Coexisting Ferromagnetic–Antiferromagnetic State and Giant Anomalous Hall Effect in Chemical Vapor Deposition-Grown 2D Cr5Te8

Two-dimensional (2D) magnets, as an important member of the 2D material family, have emerged as a promising platform for spintronic devices. Herein, we report the chemical vapor deposition (CVD) growth of highly crystalline submillimeter-scale self-intercalated metallic 2D ferromagnetic (FM) trigonal chromium telluride (Cr5Te8) flakes on inert mica substrates. Through magneto-optical and magnetotransport measurements, we unveil the exceptional magnetic properties of these 2D flakes. The trigonal Cr5Te8 flakes exhibit a strong anisotropic FM order with a Curie temperature above 220 K. Notably, an emergent antiferromagnetic (AFM) state is observed in the MOKE signal from ultrathin Cr5Te8 flakes around the Curie temperature.

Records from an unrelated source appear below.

$ cat config.mk
export PLATFORM = sky130hd
export DESIGN_NAME = sequential_signed_divider
export DESIGN_NICKNAME = d
export VERILOG_FILES = /design/src/rtl/signed_div_pkg.sv /design/src/rtl/eight_bit_adder.sv /design/src/rtl/sequential_signed_divider_div_step.sv /design/src/rtl/sequential_signed_divider.sv
export SDC_FILE = /design/constraint.sdc
export NUM_CORES = 1
export LEC_CHECK = 0
export BUFFER_PORTS_ARGS = -buffer_cell sky130_fd_sc_hd__buf_2
export CELL_PAD_IN_SITES_DETAIL_PLACEMENT = 0
export CELL_PAD_IN_SITES_GLOBAL_PLACEMENT = 2
export CORE_MARGIN = 1
export CORE_UTILIZATION = 35
export CTS_BUF_LIST = sky130_fd_sc_hd__clkbuf_2 sky130_fd_sc_hd__clkbuf_4 sky130_fd_sc_hd__clkbuf_8
export DETAILED_ROUTE_END_ITERATION = 8
export PLACE_DENSITY_LB_ADDON = 0.1
export SLEW_MARGIN = 5
export SYNTH_ARGS = -nofsm -noshare
export SYNTH_HDL_FRONTEND = slang
export SYNTH_SLANG_ARGS = --single-unit
$ cat constraint.sdc
create_clock -name clk -period 3.6 [get_ports clk]
set_input_delay 0.9 -clock clk [delete_from_list [all_inputs] [get_ports clk]]
set_output_delay 0.9 -clock clk [all_outputs]
set_load 0.01 [all_outputs]
$ cat src/rtl/signed_div_pkg.sv
// signed_div_pkg: shared state encoding, default width and magnitude helper for the signed divider.
package signed_div_pkg;
  typedef enum logic [1:0] {IDLE, CALC, FIX, DONE} state_t;
  localparam int DEFAULT_WIDTH = 4;
  function automatic logic [15:0] abs_u(input logic [15:0] x, input int width);
    logic [15:0] m;
    m = 16'((32'd1 << width) - 32'd1);
    return x[width-1] ? (~x + 16'd1) & m : x & m;
  endfunction
endpackage

$ cat src/rtl/eight_bit_adder.sv
// eight_bit_adder: parameterised ripple-carry adder with carry in and carry out.
module eight_bit_adder #(
  parameter int WIDTH = 8
) (
  input  logic [WIDTH-1:0] a,
  input  logic [WIDTH-1:0] b,
  input  logic             ci,
  output logic [WIDTH-1:0] s,
  output logic             co
);
  logic c;
  always_comb begin
    s = '0;
    c = ci;
    for (int k = 0; k < WIDTH; k++) begin
      s[k] = a[k] ^ b[k] ^ c;
      c = (a[k] & b[k]) | (c & (a[k] ^ b[k]));
    end
    co = c;
  end
endmodule

$ cat src/rtl/sequential_signed_divider_div_step.sv
// div_step: one restoring shift-subtract step on unsigned magnitudes.
module div_step
  import signed_div_pkg::*;
#(
  parameter int WIDTH = DEFAULT_WIDTH
) (
  input  logic [WIDTH-1:0] rem,
  input  logic             dvd_msb,
  input  logic [WIDTH-1:0] divisor,
  output logic [WIDTH-1:0] next_rem,
  output logic             q_bit
);
  logic [WIDTH:0] shifted, trial;
  logic           no_borrow;
  assign shifted = {rem, dvd_msb};
  // Adding the inverted divisor with carry-in 1 subtracts; carry-out 1 means trial >= 0.
  eight_bit_adder #(.WIDTH(WIDTH + 1)) u_sub (
    .a (shifted),
    .b (~{1'b0, divisor}),
    .ci(1'b1),
    .s (trial),
    .co(no_borrow)
  );
  assign q_bit    = no_borrow;
  assign next_rem = no_borrow ? trial[WIDTH-1:0] : shifted[WIDTH-1:0];
endmodule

The AFM state has a relatively weak interlayer exchange coupling, allowing a switching between the interlayer AFM and FM states by tuning the temperature. Meanwhile, the trigonal Cr5Te8 flakes exhibit a giant anomalous Hall effect (AHE), with an anomalous Hall conductivity of 710 Ω–1 cm–1 and an anomalous Hall angle of 3.5% at zero magnetic field, surpassing typical itinerant ferromagnets. Further analysis suggests that the AHE in trigonal Cr5Te8 is primarily driven by the skew-scattering mechanism rather than the intrinsic or extrinsic side-jump mechanism. These findings demonstrate the potential of CVD-grown ultrathin Cr5Te8 flakes as a promising 2D magnetic material with exceptional AHE properties for future spintronic applications.